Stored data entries
<file path="src/rtl/reg_write_arbiter.sv">
// reg_write_arbiter
//   Round-robin write arbiter for a shared WIDTH-bit enabled D register.
//   Four requesters each present a data word and a request. The arbiter
//   picks one requester in rotation and captures its word. It then drives
//   the register's D and enable for exactly one cycle and acknowledges the
//   requester. No other agent may drive the register's D or enable pins.
//
// Ports
//   CLK     in   system clock, rising edge
//   reset   in   asynchronous, active-high reset
//   req     in   [3:0] per-requester write request
//   d0..d3  in   [WIDTH-1:0] requester data words
//   gnt     out  [3:0] one-hot, owner of the transaction in GRANT/WRITE
//   ack     out  [3:0] one-hot, one-cycle pulse in ACK
//   reg_d   out  [WIDTH-1:0] shared register D (always the hold register)
//   reg_en  out  shared register enable, high only in WRITE
//   owner   out  [1:0] index of the current or last granted requester
//   busy    out  high in every state except IDLE
//
// state | meaning
// ------+---------------------------------------------------------------
// IDLE  | waiting; arbitrates among req starting at ptr
// GRANT | gnt[owner] high; d[owner] is captured into hold on exit
// WRITE | reg_en high, reg_d = hold, gnt[owner] still high
// ACK   | ack[owner] pulse; ptr moves past owner

module reg_write_arbiter #(
  parameter int WIDTH = 4
) (
  input  logic             CLK,
  input  logic             reset,
  input  logic [3:0]       req,
  input  logic [WIDTH-1:0] d0,
  input  logic [WIDTH-1:0] d1,
  input  logic [WIDTH-1:0] d2,
  input  logic [WIDTH-1:0] d3,
  output logic [3:0]       gnt,
  output logic [3:0]       ack,
  output logic [WIDTH-1:0] reg_d,
  output logic             reg_en,
  output logic [1:0]       owner,
  output logic             busy
);

  typedef enum logic [1:0] {
    IDLE  = 2'd0,
    GRANT = 2'd1,
    WRITE = 2'd2,
    ACK   = 2'd3
  } state_t;

  state_t           state_q, state_d;
  logic [1:0]       ptr_q, ptr_d;
  logic [1:0]       owner_q, owner_d;
  logic [WIDTH-1:0] hold_q, hold_d;

  logic             pick_found;
  logic [1:0]       pick_idx;
  logic [1:0]       scan_idx;
  logic [WIDTH-1:0] owner_data;
  logic [3:0]       owner_onehot;

  always_ff @(posedge CLK or posedge reset) begin
    if (reset) begin
      state_q <= IDLE;
      ptr_q   <= 2'd0;
      owner_q <= 2'd0;
      hold_q  <= '0;
    end else begin
      state_q <= state_d;
      ptr_q   <= ptr_d;
      owner_q <= owner_d;
      hold_q  <= hold_d;
    end
  end

  // Rotating scan: first set req bit at ptr, ptr+1, ... (mod 4).
  always_comb begin
    pick_found = 1'b0;
    pick_idx   = ptr_q;
    scan_idx   = ptr_q;
    for (int i = 0; i < 4; i++) begin
      scan_idx = ptr_q + 2'(i);
      if (!pick_found && req[scan_idx]) begin
        pick_found = 1'b1;
        pick_idx   = scan_idx;
      end
    end
  end

  always_comb begin
    owner_data = d0;
    case (owner_q)
      2'd0: owner_data = d0;
      2'd1: owner_data = d1;
      2'd2: owner_data = d2;
      2'd3: owner_data = d3;
      default: owner_data = d0;
    endcase
  end

  always_comb begin
    state_d = state_q;
    ptr_d   = ptr_q;
    owner_d = owner_q;
    hold_d  = hold_q;
    case (state_q)
      IDLE: begin
        if (pick_found) begin
          owner_d = pick_idx;
          state_d = GRANT;
        end
      end
      GRANT: begin
        hold_d  = owner_data;
        state_d = WRITE;
      end
      WRITE: begin
        state_d = ACK;
      end
      ACK: begin
        ptr_d   = owner_q + 2'd1;
        state_d = IDLE;
      end
      default: state_d = IDLE;
    endcase
  end

  // Outputs decode only state, owner and hold, so req/d* never reach them
  // combinationally.
  assign owner_onehot = 4'b0001 << owner_q;
  assign gnt    = ((state_q == GRANT) || (state_q == WRITE)) ? owner_onehot : 4'b0000;
  assign ack    = (state_q == ACK) ? owner_onehot : 4'b0000;
  assign reg_en = (state_q == WRITE);
  assign reg_d  = hold_q;
  assign owner  = owner_q;
  assign busy   = (state_q != IDLE);

endmodule

</file>
<file path="config.mk">
export PLATFORM = sky130hd
export DESIGN_NAME = reg_write_arbiter
export DESIGN_NICKNAME = d
export VERILOG_FILES = /design/src/rtl/reg_write_arbiter.sv
export SDC_FILE = /design/constraint.sdc
export NUM_CORES = 1
export LEC_CHECK = 0
export BUFFER_PORTS_ARGS = -buffer_cell sky130_fd_sc_hd__buf_2
export CAP_MARGIN = 20
export CORE_UTILIZATION = 47
export CTS_CLUSTER_SIZE = 20
export DETAILED_ROUTE_END_ITERATION = 7
export PLACE_DENSITY = 0.84
export SLEW_MARGIN = 0
export SYNTH_ARGS = -nofsm -noshare
export SYNTH_HDL_FRONTEND = slang
export SYNTH_SLANG_ARGS = --single-unit
</file>
<file path="constraint.sdc">
create_clock -name CLK -period 2.4 [get_ports CLK]
set_input_delay 0.12 -clock CLK [delete_from_list [all_inputs] [get_ports CLK]]
set_output_delay 0.12 -clock CLK [all_outputs]
set_load 0.02 [all_outputs]
</file>
==> results.md, run 1 <==
- Slowest CP cell: dfrtp_1
- Routability cong.: 0.768
- Switch share: 46.7%
- Final worst-path cycle share: 64.4%
- Area contributors post-synth: dfrtp_1 (35%), ha_1 (16%), and2_1 (10%)
- Fin Clk Skew: 0.00608 ns
- RSZ-0062 raised after global routing: false
- Avg Cell Area, Syn: 9.06 µm²
- DRC: 0
- Ports: 38
- Pre-antenna DRT Iters: 4
- Clk buf depth: 2
- Warnings from Yosys: 0
- Peak Freq: 0.647 GHz
- Sw Pwr: 0.000594 W
- Filler cells: 119
- Layout Nets: 154
- Leading register cell type out of synthesis: dfrtp_1
- RR Endpoint: reg_d[2]$_DFFE_PP0N_
- EDFF count, synth: 0
- Setup CP Type: register to output pin
- Syn Inst Count: 80
- Hold Path Sink: reg_d[1]$_DFFE_PP0N_
- DIE AREA: 0.00170 mm²
- Number of setup violations in the final report: 0
- Leak: 0.523 nW
- Cell-internal power: 0.000677 W
- GRT Resource Usage Total: 21.2%
- Wire per inst: 11.8 µm
- Area occupied by multi-input gates: 429 µm²
- Core area: 0.00137 mm²
- Largest net degree at the start of global routing: 11
- Min-delay src: d0[1]
- Clk pwr share: 12.0%
- Initial antenna violation count: 0
- Total CTS buffers: 3
- Post-CTS Setup Bufs: 0
- Synthesis-to-layout area growth: 34.5%
- Dominant cell type by area after synthesis: dfrtp_1
- Post-synth ARST share: 100%
- Synthesized area: 724 µm²
- R2r setup slk: 0.90 ns
- Max FO, Critical Path: 5
- Power share of the combinational group: 62.3%
- Diode count: 0
- H-tree levels: 1
- Slew Limit Fails: 0
- GRT overflow: 0
- Clock root cell: clkbuf_4
- Synth top area share: 34.5%
- Reg area: 250 µm²
- Worst IR Drop VDD: 0.000823 V
- Setup crit end kind: output pin
- Sequential share of power: 25.7%
- Hold path cells: 3
- Worst Max-Slew Pin Slew: 0.395 ns
- Worst-path clk slew: 0.07 ns
- CP startpoint: state_q[0]$_DFFE_PP0P_
- Worst path required time: 2.28 ns
- Fin crit period: 1.55 ns
- DRT Wirelength: 1.61 mm
- Fin Setup TNS: 0 ns
- R2R depth: 5
- Max incr delay on CP: 0.39 ns
- # port buffers: 37
- Post-synth cell types: 18
- DR iter-0 viols: 15
- Clk sinks: 10
- Chip Height: 41.3 µm
- Mapped Nets: 111
- Number of synthesized register bits: 10
- Worst skew pair latency: 0.27 ns
- Hold Crit Class: primary input to register
- CP top delay family: flip-flops
- Final hold viol count: 0
- Final HPWL DP: 1.28 mm
- Initial Utilization: 53.0%
- Worst-path cell chain: inv_1 > ha_1 > and2_1 > buf_2
- Die W: 41.3 µm
- Max-cap viol count: 0
- CTS tree: done
- Arr. time, crit path: 1.43 ns
- PD cells: 1300 mW/mm²
- Worst reg2reg path startpoint: owner[0]$_DFFE_PP0P_
- Run status: finished clean
- Hold WS: 0.136 ns
- Crit path launch type: register
- Worst path bufs/invs: 2
- Vias per cell: 5.16
- Slew headroom: 73.7%
- Seq/Total Area, Yosys: 34.5%
- Share of cells above drive strength 1: 37.7%
- ANT nets after route: 0
- Via count: 707
- Global-route wire length before repair: 2.30 mm
- Row cnt: 13
- Vias in the first global route: 568
-- cell type report --
cell class / count / area share [%]
multi-input cells: 58 / 44.0
inverters: 12 / 4.62
flip-flops and latches: 10 / 25.7
repair buffers: 38 / 20.0
clock buffers: 4 / 3.72
well taps: 15 / 1.93
-- per-stage QoR --
stage | instance area, µm² | instances | worst slack [ns] | total power [W] | utilization (%)
2_1_floorplan | 724 | 80 | 0.942 | 0.000896 | -
4_1_cts | 975 | 137 | 0.838 | 0.00128 | 71.3
3_3_place_gp | 928 | 132 | 1.01 | 0.00110 | 67.9
6_report | 975 | 137 | 0.853 | 0.00127 | 71.3
5_1_grt | 975 | 137 | 0.768 | 0.00139 | 71.3
3_5_place_dp | 928 | 132 | 0.928 | 0.00112 | 67.9
-- registers in the layout, indices dropped and copies added (netlist names) --
register	flops
ptr_q	2
reg_d	4
owner	2
state_q	2
-- power groups by stage --
stage / combinational [W] / clock [W] / sequential, W
global placement: 0.000776 / 0 / 0.000321
floorplan: 0.000521 / 0 / 0.000375
global route: 0.000889 / 0.000164 / 0.000341
CTS: 0.000797 / 0.000157 / 0.000327
detailed placement: 0.000794 / 0 / 0.000329
finish: 0.000791 / 0.000153 / 0.000326
-- how the worst max path moves through the flow --
stage | cells past startpoint | slack [ns] | end
CTS | 4 | 0.84 | gnt[0]
global placement | 5 | 1.01 | reg_d[2]$_DFFE_PP0N_
global route | 4 | 0.77 | gnt[1]
finish | 4 | 0.85 | gnt[0]
floorplan | 5 | 0.94 | reg_d[0]$_DFFE_PP0N_
detailed placement | 5 | 0.93 | reg_d[2]$_DFFE_PP0N_
-- synthesized netlist by cell type (2+ instances only) --
cell type  number
nor2b_1         3
a222oi_1        4
dfrtp_1        10
and2_1         12
o22ai_1         4
mux2_2          2
nand2_1         4
o21ai_0         7
ha_1            9
o21ai_1         4
a21oi_1         2
nand2b_1        2
inv_1          12
-- placed cells by master, fill, tap and decap left out, drive strengths merged --
cell | synthesis | final
clkbuf | 0 | 4
nand2b | 3 | 3
buf | 0 | 37
o22ai | 4 | 4
and2 | 12 | 12
nor2b | 3 | 3
a21oi | 2 | 2
nor4 | 1 | 1
mux2 | 2 | 2
dlygate4sd3 | 0 | 1
a222oi | 4 | 4
inv | 12 | 12
nand2 | 4 | 4
o32ai | 1 | 1
dfrtp | 10 | 10
nor2 | 1 | 1
o21ai | 12 | 12
ha | 9 | 9
-- tightest hold or removal path: stages --
cell and delay [ns]:
buf_2 0.08, o21ai_0 0.06, o22ai_1 0.10
-- layer usage --
layer  vias up  global-route usage (%)  wire [µm]
met5         -                       0          0
li1        362                       -          -
met3         4                    3.26        150
met4         0                    12.1         33
met2        37                    38.3        763
met1       304                    23.2        664
-- logic make-up (layout without fill, tap and decap cells) --
family / after synthesis / in the layout / synth area share, %
AOI/OAI and AO/OA: 23 / 23 / 20.4
DFF: 10 / 10 / 34.5
and+or+nand+nor: 24 / 24 / 20.2
adders and majority gates: 9 / 9 / 15.5
muxes: 2 / 2 / 3.11
buffers and inverters: 12 / 54 / 6.22
-- what timing repair did --
action | in CTS | in global routing
hold buffers | 1 | 0
resized for setup | 0 | 0
setup endpoints to repair | 0 | 0
hold endpoints to repair | 10 | 0
Note: power is estimated with default switching activity, not from simulation.
==> run 2: changes to the inputs <==
--- a/config.mk
+++ b/config.mk
@@ -7,10 +7,10 @@
 export LEC_CHECK = 0
 export BUFFER_PORTS_ARGS = -buffer_cell sky130_fd_sc_hd__buf_2
 export CAP_MARGIN = 20
-export CORE_UTILIZATION = 47
+export CORE_UTILIZATION = 43
 export CTS_CLUSTER_SIZE = 20
 export DETAILED_ROUTE_END_ITERATION = 7
-export PLACE_DENSITY = 0.84
+export PLACE_DENSITY = 0.78
 export SLEW_MARGIN = 0
 export SYNTH_ARGS = -nofsm -noshare
 export SYNTH_HDL_FRONTEND = slang
==> constraint.sdc (replaced) <==
create_clock -name CLK -period 1.5 [get_ports CLK]
set_input_delay 0.075 -clock CLK [delete_from_list [all_inputs] [get_ports CLK]]
set_output_delay 0.075 -clock CLK [all_outputs]
set_load 0.02 [all_outputs]
==> results.md, run 2 (synthesis results as in run 1) <==
- Run status: finished clean (unchanged)
- Initial antenna violation count: 0 (unchanged)
- Clock root cell: clkbuf_4 (unchanged)
- GRT overflow: 0 (unchanged)
- Switch share: 46.0% (was 46.7%)
- Total CTS buffers: 3 (unchanged)
- Worst skew pair latency: 0.26 ns (was 0.27 ns)
- Worst reg2reg path startpoint: owner[0]$_DFFE_PP0P_ (unchanged)
- Clk buf depth: 2 (unchanged)
- R2r setup slk: 0.07 ns (was 0.90 ns)
- Worst-path clk slew: 0.06 ns (was 0.07 ns)
- RR Endpoint: reg_d[3]$_DFFE_PP0N_ (was reg_d[2]$_DFFE_PP0N_)
- Share of cells above drive strength 1: 43.1% (was 37.7%)
- DR iter-0 viols: 25 (was 15)
- Final Total Pwr: 0.00215 W (was 0.00127 W)
- # port buffers: 37 (unchanged)
- Max FO, Critical Path: 6 (was 5)
- Sequential share of power: 24.2% (was 25.7%)
- Max-cap viol count: 0 (unchanged)
- Leak: 0.523 nW (about the same)
- Setup CP Type: register to register (was register to output pin)
- Global-route wire length before repair: 2.73 mm (was 2.30 mm)
- Core area: 0.00154 mm² (was 0.00137 mm²)
- Final HPWL DP: 1.37 mm (was 1.28 mm)
- Worst path required time: 1.64 ns (was 2.28 ns)
- Final non-filler cell total: 139 (was 137)
- DRT Wirelength: 1.67 mm (was 1.61 mm)
- Hold Crit Class: primary input to register (unchanged)
- Via count: 723 (was 707)
- Area occupied by multi-input gates: 459 µm² (was 429 µm²)
- CP endpoint: reg_d[3]$_DFFE_PP0N_ (was gnt[0])
- Setup crit end kind: register (was output pin)
- Max incr delay on CP: 0.40 ns (was 0.39 ns)
- Cell-internal power: 0.00116 W (was 0.000677 W)
- Power share of the combinational group: 64.7% (was 62.3%)
- Worst Max-Slew Pin Slew: 0.374 ns (was 0.395 ns)
- Diode count: 0 (unchanged)
- CP startpoint: owner[0]$_DFFE_PP0P_ (was state_q[0]$_DFFE_PP0P_)
- CTS tree: done (unchanged)
- Slew headroom: 75.0% (was 73.7%)
- Clk sinks: 10 (unchanged)
- Ports: 38 (unchanged)
- Placed insts: 133 (was 132)
- Number of setup violations in the final report: 0 (unchanged)
- R2R depth: 5 (unchanged)
- Clk pwr share: 11.0% (was 12.0%)
- Reg area: 250 µm² (unchanged)
- Hold WS: 0.0975 ns (was 0.136 ns)
- Row cnt: 14 (was 13)
- Vias in the first global route: 660 (was 568)
- Commonest non-fill, non-tap cell in the layout: buf_2 (unchanged)
- Final core utilization: 65.7% (was 71.3%)
- Crit path launch type: register (unchanged)
- RSZ-0062 raised after global routing: false (unchanged)
- GRT Resource Usage Total: 19.8% (was 21.2%)
- Worst-path cell chain: buf_4 > ha_4 > a222oi_1 > and2_1 > o22ai_1 (was inv_1 > ha_1 > and2_1 > buf_2)
- Synthesis-to-layout area growth: 39.9% (was 34.5%)
- Chip Height: 43.0 µm (was 41.3 µm)
- Fin Setup TNS: 0 ns (unchanged)
- Vias per cell: 5.20 (was 5.16)
- Hold path cells: 3 (unchanged)
- Arr. time, crit path: 1.57 ns (was 1.43 ns)
- Peak Freq: 0.700 GHz
- CP top delay family: flip-flops (unchanged)
- Fin crit period: 1.43 ns
- DRC: 0 (unchanged)
- DIE AREA: 0.00185 mm² (was 0.00170 mm²)
- ANT nets after route: 0 (unchanged)
- Layout Nets: 155 (was 154)
- Routability cong.: 0.878 (was 0.768)
- Slew Limit Fails: 0 (unchanged)
- Die W: 43.0 µm (was 41.3 µm)
- Final worst-path cycle share: 95.3%
- Slowest CP cell: dfrtp_1 (unchanged)
- Largest net degree at the start of global routing: 11 (unchanged)
- Initial Utilization: 47.0% (was 53.0%)
- Most frequent cells in the layout: buf_2 (37), and2_1 (12), inv_1 (10), dfrtp_1 (10), o21ai_0 (7) (was buf_2 (37), inv_1 (12), and2_1 (12))
- Fin Clk Skew: 0.00393 ns (was 0.00608 ns)
- Worst path bufs/invs: 1 (was 2)
- Sw Pwr: 0.000991 W (was 0.000594 W)
- Pre-antenna DRT Iters: 6 (was 4)
- PD cells: 2120 mW/mm² (was 1300 mW/mm²)
- Max FFs per register: 4 (unchanged)
- H-tree levels: 1 (unchanged)
- Stages on worst setup path: 5 (was 4)
- Worst IR Drop VDD: 0.00121 V (was 0.000823 V)
- Min-delay src: d0[1] (unchanged)
- Final hold viol count: 0 (unchanged)
- Wire per inst: 12.0 µm (was 11.8 µm)
- Filler cells: 120 (was 119)
[run 2: cell count changes in the layout (fill, tap and decap cells not counted)]
cell and delta:
ha_2 +2, ha_4 +2, buf_4 +1, inv_1 -2, inv_2 +2, ha_1 -4
[run 2: per-layer routing]
metal,global-route usage (%),share of wire (%)
met5,0,0
met1,23.1,41
met3,3.40,9.7
met4,7.27,0.84
met2,35.8,48
[run 2: what timing repair did]
action | CTS | global route
buffers inserted | 0 | 1
pin swaps | 0 | 3
hold buffers | 1 | 0
hold endpoints to repair | 10 | 0
setup endpoints to repair | 2 | 9
resized for setup | 1 | 6
[run 2: how the worst min path moves through the flow]
stage	to	slack, ns
after floorplan	owner[0]$_DFFE_PP0P_	-0.08
after global placement	reg_d[0]$_DFFE_PP0N_	0.08
after detailed placement	reg_d[0]$_DFFE_PP0N_	0.08
after CTS	reg_d[1]$_DFFE_PP0N_	0.09
after global routing	reg_d[1]$_DFFE_PP0N_	0.09
final	reg_d[1]$_DFFE_PP0N_	0.1
[run 2: power groups by stage]
stage / Clock [W] / Combinational (W) / Sequential (W)
after floorplan: 0 / 0.000834 / 0.000600
after global routing: 0.000262 / 0.00156 / 0.000545
after CTS: 0.000246 / 0.00134 / 0.000521
after detailed placement: 0 / 0.00128 / 0.000525
after global placement: 0 / 0.00125 / 0.000516
final: 0.000238 / 0.00139 / 0.000522
[run 2: cell type report]
| cell class | instances | share of cell area (%) |
|---|---|---|
| repair buffers | 39 | 20.0 |
| inverters | 12 | 4.44 |
| clock buffers | 4 | 3.58 |
| well taps | 16 | 1.98 |
| multi-input cells | 58 | 45.3 |
| flip-flops and latches | 10 | 24.7 |
[run 2: worst min-delay path: cells and delay by family]
kind | cells | cell delay [ns]
compound gates | 2 | 0.15
buf+inv | 1 | 0.08
[run 2: per-stage QoR]
| stage | setup slack (ns) | instance area [µm²] |
|---|---|---|
| after floorplan | 0.0420 | 724 |
| after global placement | 0.0604 | 930 |
| after detailed placement | 0.0266 | 930 |
| after CTS | 0.0166 | 988 |
| after global routing | 0.0104 | 1010 |
| final | 0.0707 | 1010 |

What to produce
Using the entries above, give again exactly the lines from the line holding "floorplan: 0.000521 / 0 / 0.000375" through the line holding "global route | 4 | 0.77 | gnt[1]". Include both end lines and nothing else.

Exercise result
floorplan: 0.000521 / 0 / 0.000375
global route: 0.000889 / 0.000164 / 0.000341
CTS: 0.000797 / 0.000157 / 0.000327
detailed placement: 0.000794 / 0 / 0.000329
finish: 0.000791 / 0.000153 / 0.000326
-- how the worst max path moves through the flow --
stage | cells past startpoint | slack [ns] | end
CTS | 4 | 0.84 | gnt[0]
global placement | 5 | 1.01 | reg_d[2]$_DFFE_PP0N_
global route | 4 | 0.77 | gnt[1]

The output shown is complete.